We told World Vision that we would talk about it so they started feeding us statistics for a year. After the end of a year, I just didn’t feel any closer to it, it was just information. So I decided to take a trip; I went to Africa for 10 days. I went to three countries; South Africa, Zimbabwe, and Malawi. What’s funny is Bono [U2’s Lead Singer] had been making his rounds on the Heart of America Tour to try to get artists involved in what he was doing. He was in Nashville the afternoon I left on my trip, so I met with him and a few other artists. We actually had a nice connection because his first trip to Africa was Malawi and that’s kind of what changed his heart and made him want to do stuff for Africa.

I went and experienced a lot of things, but the one thing that I saw that shocked me [in Malawi] was that while driving from this one community out into the Bush, we drove over a dry river bed and there were people in the river bed digging holes and sticking their faces down into the holes. I thought that was really weird and didn’t know what they were doing. Our driver told me they were drinking. That was the first I had heard about communities that didn’t have access to clean water and that obviously started a line of questions. AIDS is a disease that destroys the immune system, but AIDS isn’t actually what’s killing these people, it’s the water that they are drinking and all the diseases that are in the water. If you don’t have clean water in your community and HIV/AIDS is prevalent, then the water is just killing everybody. I realized what the puzzle was; “How do you talk to the church or evangelical community about engaging in HIV/AIDS; something that is tied to the sexual culture, which the church can’t seem to handle?” All of a sudden I realized the answer: water. It’s really hard to argue whether or not a person should have access to clean water. It was the entry point. It meant, “Okay we’re going to get them to care and do something about HIV/AIDS, because we are going to get them to care about clean water.” So we started Blood: Water Mission.

We began on college campuses. When we were doing shows we would rent a lecture hall in the afternoon and I would invite anyone to come and would tell them about what I saw in Africa, what was going on.  I wouldn’t ask them for money, but instead I would ask them to write a paper, or an article for their newspaper, or one for their classes; to tell their family about it and make it part of the conversation.  We did that for a couple of years.  Then one day, we were on the campus of Whitworth University in Spokane, Washington, doing the lecture and a girl who was graduating that year named Jena Lee was listening. We left, went back to Nashville and a week later received a 22-page proposal from her stating how she thought Blood: Water Mission should operate. It was like a manifesto from this graduating college student. I read through it and a week later, I got a revised version of it.

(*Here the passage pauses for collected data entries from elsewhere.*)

## src/rtl/icache_nextline_prefetcher_if.sv

```systemverilog
// Bundle between the icache miss port, the prefetcher and the cacheline adapter.
// master = request/memory side environment, slave = prefetcher.
interface icache_nextline_prefetcher_if;
  logic [31:0]  ic_addr;
  logic         ic_read;
  logic [255:0] ic_rdata;
  logic         ic_resp;
  logic         flush;
  logic [31:0]  mem_addr;
  logic         mem_read;
  logic [255:0] mem_rdata;
  logic         mem_resp;
  logic [31:0]  nl_addr;
  logic         nl_read;
  logic [255:0] nl_rdata;
  logic         nl_resp;
  logic [31:0]  pf_issued;
  logic [31:0]  pf_hits;

  modport master (
    output ic_addr, ic_read, flush, mem_rdata, mem_resp, nl_rdata, nl_resp,
    input  ic_rdata, ic_resp, mem_addr, mem_read, nl_addr, nl_read, pf_issued, pf_hits
  );

  modport slave (
    input  ic_addr, ic_read, flush, mem_rdata, mem_resp, nl_rdata, nl_resp,
    output ic_rdata, ic_resp, mem_addr, mem_read, nl_addr, nl_read, pf_issued, pf_hits
  );
endinterface

```

## src/rtl/icache_nextline_prefetcher.sv

```systemverilog
// Next-line instruction prefetcher: forwards demand fills, then prefetches line+1 into a
// single-line buffer that later icache misses (or an in-flight match) are served from.
module icache_nextline_prefetcher #(
  parameter bit          PF_ENABLE   = 1'b1,
  parameter int unsigned OFFSET_BITS = 5
) (
  input logic                        clk,
  input logic                        rst,
  icache_nextline_prefetcher_if.slave bus
);
  localparam int unsigned TW = 32 - OFFSET_BITS;

  typedef enum logic [1:0] {IDLE, RESP, DEMAND, PREFETCH} state_e;

  state_e         state_q, state_d;
  logic           buf_valid_q, buf_valid_d;
  logic [TW-1:0]  buf_tag_q, buf_tag_d;
  logic [255:0]   buf_data_q, buf_data_d;
  logic [TW-1:0]  pf_addr_q, pf_addr_d;
  logic           drop_q, drop_d;
  logic [31:0]    pf_issued_q, pf_issued_d;
  logic [31:0]    pf_hits_q, pf_hits_d;

  logic [TW-1:0]  ic_line, next_line;
  logic           buf_hit, pf_eligible, pf_drop, inflight_hit;
  logic           ic_resp, mem_read, nl_read;
  logic [255:0]   ic_rdata;
  logic           unused_offset;

  assign ic_line       = bus.ic_addr[31:OFFSET_BITS];
  assign next_line     = ic_line + TW'(1);
  assign unused_offset = ^bus.ic_addr[OFFSET_BITS-1:0];

  // A flush in the same cycle as a buffer hit forces a miss.
  assign buf_hit      = bus.ic_read & buf_valid_q & (buf_tag_q == ic_line) & ~bus.flush;
  assign pf_eligible  = PF_ENABLE & (ic_line != '1) & ~(buf_valid_q & (buf_tag_q == next_line));
  assign pf_drop      = drop_q | bus.flush;
  assign inflight_hit = bus.ic_read & (ic_line == pf_addr_q) & ~pf_drop;

  always_comb begin
    state_d     = state_q;
    buf_valid_d = buf_valid_q & ~bus.flush;
    buf_tag_d   = buf_tag_q;
    buf_data_d  = buf_data_q;
    pf_addr_d   = pf_addr_q;
    drop_d      = drop_q;
    pf_issued_d = pf_issued_q;
    pf_hits_d   = pf_hits_q;
    ic_resp     = 1'b0;
    ic_rdata    = buf_data_q;
    mem_read    = 1'b0;
    nl_read     = 1'b0;

    case (state_q)
      IDLE: begin
        drop_d = 1'b0;
        if (bus.ic_read) begin
          state_d = buf_hit ? RESP : DEMAND;
        end
      end
      RESP: begin
        ic_resp   = 1'b1;
        pf_hits_d = pf_hits_q + 32'd1;
        if (pf_eligible) begin
          state_d   = PREFETCH;
          pf_addr_d = next_line;
        end else begin
          state_d = IDLE;
        end
      end
      DEMAND: begin
        mem_read = 1'b1;
        ic_rdata = bus.mem_rdata;
        if (bus.mem_resp) begin
          ic_resp = 1'b1;
          if (pf_eligible) begin
            state_d   = PREFETCH;
            pf_addr_d = next_line;
          end else begin
            state_d = IDLE;
          end
        end
      end
      PREFETCH: begin
        nl_read  = 1'b1;
        ic_rdata = bus.nl_rdata;
        if (bus.flush) begin
          drop_d = 1'b1;
        end
        if (bus.nl_resp) begin
          if (!pf_drop) begin
            buf_valid_d = 1'b1;
            buf_tag_d   = pf_addr_q;
            buf_data_d  = bus.nl_rdata;
            pf_issued_d = pf_issued_q + 32'd1;
          end
          if (inflight_hit) begin
            ic_resp   = 1'b1;
            pf_hits_d = pf_hits_q + 32'd1;
          end
          drop_d  = 1'b0;
          state_d = IDLE;
        end
      end
      default: state_d = IDLE;
    endcase
  end

  always_ff @(posedge clk) begin
    if (rst) begin
      state_q     <= IDLE;
      buf_valid_q <= 1'b0;
      buf_tag_q   <= '0;
      pf_addr_q   <= '0;
      drop_q      <= 1'b0;
      pf_issued_q <= '0;
      pf_hits_q   <= '0;
    end else begin
      state_q     <= state_d;
      buf_valid_q <= buf_valid_d;
      buf_tag_q   <= buf_tag_d;
      pf_addr_q   <= pf_addr_d;
      drop_q      <= drop_d;
      pf_issued_q <= pf_issued_d;
      pf_hits_q   <= pf_hits_d;
    end
  end

  // Line data is qualified by buf_valid_q, so it needs no reset.
  always_ff @(posedge clk) begin
    buf_data_q <= buf_data_d;
  end

  assign bus.ic_resp   = ic_resp;
  assign bus.ic_rdata  = ic_rdata;
  assign bus.mem_read  = mem_read;
  assign bus.mem_addr  = {ic_line, {OFFSET_BITS{1'b0}}};
  assign bus.nl_read   = nl_read;
  assign bus.nl_addr   = {pf_addr_q, {OFFSET_BITS{1'b0}}};
  assign bus.pf_issued = pf_issued_q;
  assign bus.pf_hits   = pf_hits_q;
endmodule

```

## src/flat_wrapper.sv

```systemverilog
// flat-port wrapper written by rule: the top's interface ports become plain ports
module icache_nextline_prefetcher_flat 
#(
  parameter bit          PF_ENABLE   = 1'b1,
  parameter int unsigned OFFSET_BITS = 5
)
  (clk, rst, bus_ic_addr, bus_ic_read, bus_flush, bus_mem_rdata, bus_mem_resp, bus_nl_rdata, bus_nl_resp, bus_ic_rdata, bus_ic_resp, bus_mem_addr, bus_mem_read, bus_nl_addr, bus_nl_read, bus_pf_issued, bus_pf_hits);
  icache_nextline_prefetcher_if bus_i ();
  input logic clk;
  input logic rst;
  input wire logic [$bits(bus_i.ic_addr)-1:0] bus_ic_addr;
  input wire logic [$bits(bus_i.ic_read)-1:0] bus_ic_read;
  input wire logic [$bits(bus_i.flush)-1:0] bus_flush;
  input wire logic [$bits(bus_i.mem_rdata)-1:0] bus_mem_rdata;
  input wire logic [$bits(bus_i.mem_resp)-1:0] bus_mem_resp;
  input wire logic [$bits(bus_i.nl_rdata)-1:0] bus_nl_rdata;
  input wire logic [$bits(bus_i.nl_resp)-1:0] bus_nl_resp;
  output wire logic [$bits(bus_i.ic_rdata)-1:0] bus_ic_rdata;
  output wire logic [$bits(bus_i.ic_resp)-1:0] bus_ic_resp;
  output wire logic [$bits(bus_i.mem_addr)-1:0] bus_mem_addr;
  output wire logic [$bits(bus_i.mem_read)-1:0] bus_mem_read;
  output wire logic [$bits(bus_i.nl_addr)-1:0] bus_nl_addr;
  output wire logic [$bits(bus_i.nl_read)-1:0] bus_nl_read;
  output wire logic [$bits(bus_i.pf_issued)-1:0] bus_pf_issued;
  output wire logic [$bits(bus_i.pf_hits)-1:0] bus_pf_hits;
  assign bus_i.ic_addr = bus_ic_addr;
  assign bus_i.ic_read = bus_ic_read;
  assign bus_i.flush = bus_flush;
  assign bus_i.mem_rdata = bus_mem_rdata;
  assign bus_i.mem_resp = bus_mem_resp;
  assign bus_i.nl_rdata = bus_nl_rdata;
  assign bus_i.nl_resp = bus_nl_resp;
  assign bus_ic_rdata = bus_i.ic_rdata;
  assign bus_ic_resp = bus_i.ic_resp;
  assign bus_mem_addr = bus_i.mem_addr;
  assign bus_mem_read = bus_i.mem_read;
  assign bus_nl_addr = bus_i.nl_addr;
  assign bus_nl_read = bus_i.nl_read;
  assign bus_pf_issued = bus_i.pf_issued;
  assign bus_pf_hits = bus_i.pf_hits;
  icache_nextline_prefetcher #(.PF_ENABLE(PF_ENABLE), .OFFSET_BITS(OFFSET_BITS)) u_core (.clk(clk), .rst(rst), .bus(bus_i));
endmodule
```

RM:  Wow! So you hired her?
DH: I called her up and said, “Hey, when you graduate, come to Nashville.” She lived in my basement with my family and we ended up renting a room at an old church building and started Blood: Water Mission there. Now, nearly 10 years into the organization, she’s still the director. She and I have developed the 1000 Wells Project, which was our big campaign. I found a statistic from the World Health Organization that had said one dollar can equal clean water for an African for an entire year. Everybody talks about issues from the 40,000-foot perspective; every issue is in the millions of people. There is no way for people to really get a sense for what is going on. I realized the opportunity we had was the human story. All we are asking people to do is care about one person. We can tell that story. We started the campaign with a plan to have clean water in one thousand communities in Africa, but we didn’t really know what that would look like. We weren’t water experts so we had to learn and enlist the help of a lot of people that were actually good at that sort of thing. Just this past year we reached that goal and the result is that about 700,000 people have clean water now that didn’t have it before.

One of our mentor’s describes Blood: Water Mission as two rescues: In Africa it’s the rescue of the tangible effects of poverty and disease, and in the U.S. it’s the rescue from our trivia. And that’s equally as important. We’re creating a shift in culture.